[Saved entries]
──────────
==> src/rtl/pipe_skid_pkg.sv <==
// Shared definitions for the valid/ready pipeline stages: occupancy state
// encoding, default payload width and the reset assertion level.
`ifndef PIPE_RST_ACTIVE
`define PIPE_RST_ACTIVE 1'b0
`endif

package pipe_skid_pkg;

  // Occupancy of a two-entry skid stage.
  typedef enum logic [1:0] {
    EMPTY = 2'd0,
    ONE   = 2'd1,
    FULL  = 2'd2
  } pipe_state_e;

  localparam int unsigned PIPE_DATA_W = 32;

endpackage

==> src/rtl/pipe_skid_reg.sv <==
// Enable-gated payload register. Holds data only; no reset because the
// accompanying valid flops qualify its contents.
module pipe_reg #(
  parameter int unsigned DATA_W = 32
) (
  input  logic              clk,
  input  logic              i_en,
  input  logic [DATA_W-1:0] i_d,
  output logic [DATA_W-1:0] o_q
);

  logic [DATA_W-1:0] r_q;

  // Capture the payload only when the owning entry is loaded.
  always_ff @(posedge clk) begin
    if (i_en) r_q <= i_d;
  end

  assign o_q = r_q;

endmodule

==> src/rtl/pipe_skid.sv <==
// Two-entry skid buffer. Both handshake directions are registered:
// pout_valid comes from the main-entry valid flop and pin_ready from its own
// flop, so pout_ready never reaches pin_ready combinationally.
module pipe_skid
  import pipe_skid_pkg::*;
#(
  parameter int unsigned DATA_W = PIPE_DATA_W
) (
  input  logic              clk,
  input  logic              rst,
  input  logic              flush,
  input  logic              pin_valid,
  output logic              pin_ready,
  input  logic [DATA_W-1:0] pin_data,
  output logic              pout_valid,
  input  logic              pout_ready,
  output logic [DATA_W-1:0] pout_data
);

  pipe_state_e       r_state;
  pipe_state_e       w_state_nxt;
  logic              r_main_vld;
  logic              r_skid_vld;
  logic              r_pin_ready;
  logic              w_in_fire;
  logic              w_out_fire;
  logic              w_main_en;
  logic              w_skid_en;
  logic [DATA_W-1:0] w_main_d;
  logic [DATA_W-1:0] w_main_q;
  logic [DATA_W-1:0] w_skid_q;

  // Handshake events seen at the coming edge.
  always_comb begin
    w_in_fire  = pin_valid & r_pin_ready;
    w_out_fire = r_main_vld & pout_ready;
  end

  // Next occupancy; flush overrides everything, including a same-cycle input.
  always_comb begin
    w_state_nxt = r_state;
    if (flush) begin
      w_state_nxt = EMPTY;
    end else begin
      case (r_state)
        EMPTY: if (w_in_fire) w_state_nxt = ONE;
        ONE: begin
          if (w_in_fire && !w_out_fire)      w_state_nxt = FULL;
          else if (!w_in_fire && w_out_fire) w_state_nxt = EMPTY;
        end
        FULL:    if (w_out_fire) w_state_nxt = ONE;
        default: w_state_nxt = EMPTY;
      endcase
    end
  end

  // State and handshake flops; valids/ready are decoded from the next state
  // so that every handshake output is a plain flop.
  always_ff @(posedge clk or negedge rst) begin
    if (rst == `PIPE_RST_ACTIVE) begin
      r_state     <= EMPTY;
      r_main_vld  <= 1'b0;
      r_skid_vld  <= 1'b0;
      r_pin_ready <= 1'b1;
    end else begin
      r_state     <= w_state_nxt;
      r_main_vld  <= (w_state_nxt != EMPTY);
      r_skid_vld  <= (w_state_nxt == FULL);
      r_pin_ready <= (w_state_nxt != FULL);
    end
  end

  // Payload steering: main loads from input or from skid, skid catches the
  // one beat that arrives while main is stalled. Loads during a flush are
  // harmless because the valids clear.
  always_comb begin
    w_main_en = 1'b0;
    w_skid_en = 1'b0;
    w_main_d  = pin_data;
    case (r_state)
      EMPTY: w_main_en = w_in_fire;
      ONE: begin
        w_main_en = w_in_fire & w_out_fire;
        w_skid_en = w_in_fire & ~w_out_fire;
      end
      FULL: begin
        w_main_en = w_out_fire;
        w_main_d  = w_skid_q;
      end
      default: begin
        w_main_en = 1'b0;
        w_skid_en = 1'b0;
      end
    endcase
  end

  pipe_reg #(.DATA_W(DATA_W)) u_main (
    .clk  (clk),
    .i_en (w_main_en),
    .i_d  (w_main_d),
    .o_q  (w_main_q)
  );

  pipe_reg #(.DATA_W(DATA_W)) u_skid (
    .clk  (clk),
    .i_en (w_skid_en),
    .i_d  (pin_data),
    .o_q  (w_skid_q)
  );

  assign pin_ready  = r_pin_ready;
  assign pout_valid = r_main_vld;
  assign pout_data  = w_main_q;

  // Skid is only ever occupied behind an occupied main entry.
  a_skid_implies_main: assert property (
    @(posedge clk) disable iff (rst == `PIPE_RST_ACTIVE)
    !(r_skid_vld && !r_main_vld));

  // Ready flop always mirrors skid occupancy.
  a_ready_tracks_skid: assert property (
    @(posedge clk) disable iff (rst == `PIPE_RST_ACTIVE)
    r_pin_ready == !r_skid_vld);

  // Presented payload holds while the downstream stalls.
  a_stall_stable: assert property (
    @(posedge clk) disable iff (rst == `PIPE_RST_ACTIVE)
    (r_main_vld && !pout_ready && !flush) |=> $stable(w_main_q));

endmodule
──────────
What you need to do: Extract the complete data, matching each line exactly.

Exercise answer:
==> src/rtl/pipe_skid_pkg.sv <==
// Shared definitions for the valid/ready pipeline stages: occupancy state
// encoding, default payload width and the reset assertion level.
`ifndef PIPE_RST_ACTIVE
`define PIPE_RST_ACTIVE 1'b0
`endif

package pipe_skid_pkg;

  // Occupancy of a two-entry skid stage.
  typedef enum logic [1:0] {
    EMPTY = 2'd0,
    ONE   = 2'd1,
    FULL  = 2'd2
  } pipe_state_e;

  localparam int unsigned PIPE_DATA_W = 32;

endpackage

==> src/rtl/pipe_skid_reg.sv <==
// Enable-gated payload register. Holds data only; no reset because the
// accompanying valid flops qualify its contents.
module pipe_reg #(
  parameter int unsigned DATA_W = 32
) (
  input  logic              clk,
  input  logic              i_en,
  input  logic [DATA_W-1:0] i_d,
  output logic [DATA_W-1:0] o_q
);

  logic [DATA_W-1:0] r_q;

  // Capture the payload only when the owning entry is loaded.
  always_ff @(posedge clk) begin
    if (i_en) r_q <= i_d;
  end

  assign o_q = r_q;

endmodule

==> src/rtl/pipe_skid.sv <==
// Two-entry skid buffer. Both handshake directions are registered:
// pout_valid comes from the main-entry valid flop and pin_ready from its own
// flop, so pout_ready never reaches pin_ready combinationally.
module pipe_skid
  import pipe_skid_pkg::*;
#(
  parameter int unsigned DATA_W = PIPE_DATA_W
) (
  input  logic              clk,
  input  logic              rst,
  input  logic              flush,
  input  logic              pin_valid,
  output logic              pin_ready,
  input  logic [DATA_W-1:0] pin_data,
  output logic              pout_valid,
  input  logic              pout_ready,
  output logic [DATA_W-1:0] pout_data
);

  pipe_state_e       r_state;
  pipe_state_e       w_state_nxt;
  logic              r_main_vld;
  logic              r_skid_vld;
  logic              r_pin_ready;
  logic              w_in_fire;
  logic              w_out_fire;
  logic              w_main_en;
  logic              w_skid_en;
  logic [DATA_W-1:0] w_main_d;
  logic [DATA_W-1:0] w_main_q;
  logic [DATA_W-1:0] w_skid_q;

  // Handshake events seen at the coming edge.
  always_comb begin
    w_in_fire  = pin_valid & r_pin_ready;
    w_out_fire = r_main_vld & pout_ready;
  end

  // Next occupancy; flush overrides everything, including a same-cycle input.
  always_comb begin
    w_state_nxt = r_state;
    if (flush) begin
      w_state_nxt = EMPTY;
    end else begin
      case (r_state)
        EMPTY: if (w_in_fire) w_state_nxt = ONE;
        ONE: begin
          if (w_in_fire && !w_out_fire)      w_state_nxt = FULL;
          else if (!w_in_fire && w_out_fire) w_state_nxt = EMPTY;
        end
        FULL:    if (w_out_fire) w_state_nxt = ONE;
        default: w_state_nxt = EMPTY;
      endcase
    end
  end

  // State and handshake flops; valids/ready are decoded from the next state
  // so that every handshake output is a plain flop.
  always_ff @(posedge clk or negedge rst) begin
    if (rst == `PIPE_RST_ACTIVE) begin
      r_state     <= EMPTY;
      r_main_vld  <= 1'b0;
      r_skid_vld  <= 1'b0;
      r_pin_ready <= 1'b1;
    end else begin
      r_state     <= w_state_nxt;
      r_main_vld  <= (w_state_nxt != EMPTY);
      r_skid_vld  <= (w_state_nxt == FULL);
      r_pin_ready <= (w_state_nxt != FULL);
    end
  end

  // Payload steering: main loads from input or from skid, skid catches the
  // one beat that arrives while main is stalled. Loads during a flush are
  // harmless because the valids clear.
  always_comb begin
    w_main_en = 1'b0;
    w_skid_en = 1'b0;
    w_main_d  = pin_data;
    case (r_state)
      EMPTY: w_main_en = w_in_fire;
      ONE: begin
        w_main_en = w_in_fire & w_out_fire;
        w_skid_en = w_in_fire & ~w_out_fire;
      end
      FULL: begin
        w_main_en = w_out_fire;
        w_main_d  = w_skid_q;
      end
      default: begin
        w_main_en = 1'b0;
        w_skid_en = 1'b0;
      end
    endcase
  end

  pipe_reg #(.DATA_W(DATA_W)) u_main (
    .clk  (clk),
    .i_en (w_main_en),
    .i_d  (w_main_d),
    .o_q  (w_main_q)
  );

  pipe_reg #(.DATA_W(DATA_W)) u_skid (
    .clk  (clk),
    .i_en (w_skid_en),
    .i_d  (pin_data),
    .o_q  (w_skid_q)
  );

  assign pin_ready  = r_pin_ready;
  assign pout_valid = r_main_vld;
  assign pout_data  = w_main_q;

  // Skid is only ever occupied behind an occupied main entry.
  a_skid_implies_main: assert property (
    @(posedge clk) disable iff (rst == `PIPE_RST_ACTIVE)
    !(r_skid_vld && !r_main_vld));

  // Ready flop always mirrors skid occupancy.
  a_ready_tracks_skid: assert property (
    @(posedge clk) disable iff (rst == `PIPE_RST_ACTIVE)
    r_pin_ready == !r_skid_vld);

  // Presented payload holds while the downstream stalls.
  a_stall_stable: assert property (
    @(posedge clk) disable iff (rst == `PIPE_RST_ACTIVE)
    (r_main_vld && !pout_ready && !flush) |=> $stable(w_main_q));

endmodule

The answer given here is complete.